Problem description: The response must contain every line from the records below that has "layout".

Dataset entries

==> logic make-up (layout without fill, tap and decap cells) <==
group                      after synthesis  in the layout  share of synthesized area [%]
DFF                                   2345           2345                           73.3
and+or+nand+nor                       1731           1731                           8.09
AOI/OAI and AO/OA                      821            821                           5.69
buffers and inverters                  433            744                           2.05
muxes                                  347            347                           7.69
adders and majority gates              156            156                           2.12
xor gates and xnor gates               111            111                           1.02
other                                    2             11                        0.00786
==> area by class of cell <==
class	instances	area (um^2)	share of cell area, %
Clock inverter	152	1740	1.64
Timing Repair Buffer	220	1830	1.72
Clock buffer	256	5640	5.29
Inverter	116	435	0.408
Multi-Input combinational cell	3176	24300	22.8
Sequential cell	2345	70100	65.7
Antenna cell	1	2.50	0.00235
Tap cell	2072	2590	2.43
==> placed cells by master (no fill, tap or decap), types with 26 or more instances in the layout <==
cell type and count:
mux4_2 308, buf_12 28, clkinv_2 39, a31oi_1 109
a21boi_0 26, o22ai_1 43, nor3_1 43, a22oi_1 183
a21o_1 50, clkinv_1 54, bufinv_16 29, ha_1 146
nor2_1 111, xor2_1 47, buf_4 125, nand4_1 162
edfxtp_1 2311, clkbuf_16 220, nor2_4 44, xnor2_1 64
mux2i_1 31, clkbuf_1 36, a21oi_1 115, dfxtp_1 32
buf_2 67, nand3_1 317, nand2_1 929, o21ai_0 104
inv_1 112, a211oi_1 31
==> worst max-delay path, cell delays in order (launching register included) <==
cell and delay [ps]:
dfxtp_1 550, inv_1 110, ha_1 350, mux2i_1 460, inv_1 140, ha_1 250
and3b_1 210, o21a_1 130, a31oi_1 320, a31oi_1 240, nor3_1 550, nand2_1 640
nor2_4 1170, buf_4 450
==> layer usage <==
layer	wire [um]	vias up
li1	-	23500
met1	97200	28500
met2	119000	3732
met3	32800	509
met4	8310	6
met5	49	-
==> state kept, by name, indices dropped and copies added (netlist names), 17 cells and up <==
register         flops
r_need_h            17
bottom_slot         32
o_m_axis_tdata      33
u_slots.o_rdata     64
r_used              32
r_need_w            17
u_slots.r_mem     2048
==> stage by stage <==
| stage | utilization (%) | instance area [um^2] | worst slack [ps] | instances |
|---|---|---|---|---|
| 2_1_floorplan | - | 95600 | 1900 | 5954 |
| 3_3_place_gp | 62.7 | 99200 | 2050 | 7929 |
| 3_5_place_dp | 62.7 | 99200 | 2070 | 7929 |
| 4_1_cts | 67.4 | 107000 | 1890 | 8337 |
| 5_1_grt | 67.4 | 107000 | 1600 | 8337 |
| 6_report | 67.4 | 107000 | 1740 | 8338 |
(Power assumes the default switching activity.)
File: src/rtl/lci_delay.sv
// Fixed-length delay line with a reset valid lane and an unreset data lane.
// No dependencies.
module lci_delay #(
   parameter int WIDTH = 8,
   parameter int DEPTH = 3
) (
   input  logic             clock,
   input  logic             reset,
   input  logic             valid_in,
   input  logic [WIDTH-1:0] data_in,
   output logic             valid_out,
   output logic [WIDTH-1:0] data_out
);

   logic [DEPTH-1:0] valid_ff;
   logic [WIDTH-1:0] data_ff [DEPTH];

   always_ff @(posedge clock) begin
      if (reset) begin
         valid_ff <= '0;
      end else begin
         valid_ff <= DEPTH'({valid_ff, valid_in});
      end
   end

   always_ff @(posedge clock) begin
      data_ff[0] <= data_in;
      for (int k = 1; k < DEPTH; k++) begin
         data_ff[k] <= data_ff[k-1];
      end
   end

   assign valid_out = valid_ff[DEPTH-1];
   assign data_out  = data_ff[DEPTH-1];

endmodule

Exercise solution:
==> logic make-up (layout without fill, tap and decap cells) <==
group                      after synthesis  in the layout  share of synthesized area [%]
==> placed cells by master (no fill, tap or decap), types with 26 or more instances in the layout <==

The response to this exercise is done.